Até 1819 o tipo de escrita destinado aos cegos consistia apenas em caracteres do alfabeto salientes, feitos de madeira, chumbo, ramos ou mesmo agulhas e alfinetes espetados em almofadas. Valentin Hauy, fundador do Instituto Nacional para os Cegos Jovens, em Paris, fabricou letras de pano de 75 mm de espessura que fixou em papel.

Em 1819, no mesmo ano em que um rapaz cego de 10 anos, chamado Louis Braille, entrava no Instituto, um capitão francês de artilharia tentou interessar a Academia das Ciências de Paris por um novo sistema que descreveu como «escrita noturna».

O capitão Charles Barbier de la Serre concebera um alfabeto de pontos e traços salientes sobre tiras de cartão que os soldados podiam «ler» com as pontas dos dedos quando estivessem em ação durante a noite.

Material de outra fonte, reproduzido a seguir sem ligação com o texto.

===== src/rtl/mem_access_unit_if.sv =====
// Bus bundle between the control unit / RAM side and the memory access unit.
// The slave modport is the unit itself; the master modport is whatever drives it.
interface mem_access_unit_if #(
  parameter int ADDR_W = 9
);
  logic [31:0]       BusMuxOut;
  logic              MARin;
  logic              MDRin;
  logic              MD_Read;
  logic              ReadRAM;
  logic              WriteRAM;
  logic              ErrClr;
  logic [31:0]       MemDataIn;
  logic              MemReady;
  logic [ADDR_W-1:0] MemAddr;
  logic [31:0]       MemDataOut;
  logic              MemRd;
  logic              MemWr;
  logic [31:0]       MDRdata;
  logic              MemBusy;
  logic              MemDone;
  logic              MemErr;

  modport master (
    output BusMuxOut, MARin, MDRin, MD_Read, ReadRAM, WriteRAM, ErrClr,
           MemDataIn, MemReady,
    input  MemAddr, MemDataOut, MemRd, MemWr, MDRdata, MemBusy, MemDone, MemErr
  );

  modport slave (
    input  BusMuxOut, MARin, MDRin, MD_Read, ReadRAM, WriteRAM, ErrClr,
           MemDataIn, MemReady,
    output MemAddr, MemDataOut, MemRd, MemWr, MDRdata, MemBusy, MemDone, MemErr
  );
endinterface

Barbier de la Serre também apresentou este sistema ao Instituto, que o rejeitou por considerar demasiado complexa a combinação de 12 pontos para cada letra em que se baseava.

O sistema de La Serre, porém, despertou o interesse de Braille, então adolescente, que o simplificou. Assim se desenvolveu o Sistema Braille, agora internacionalmente conhecido.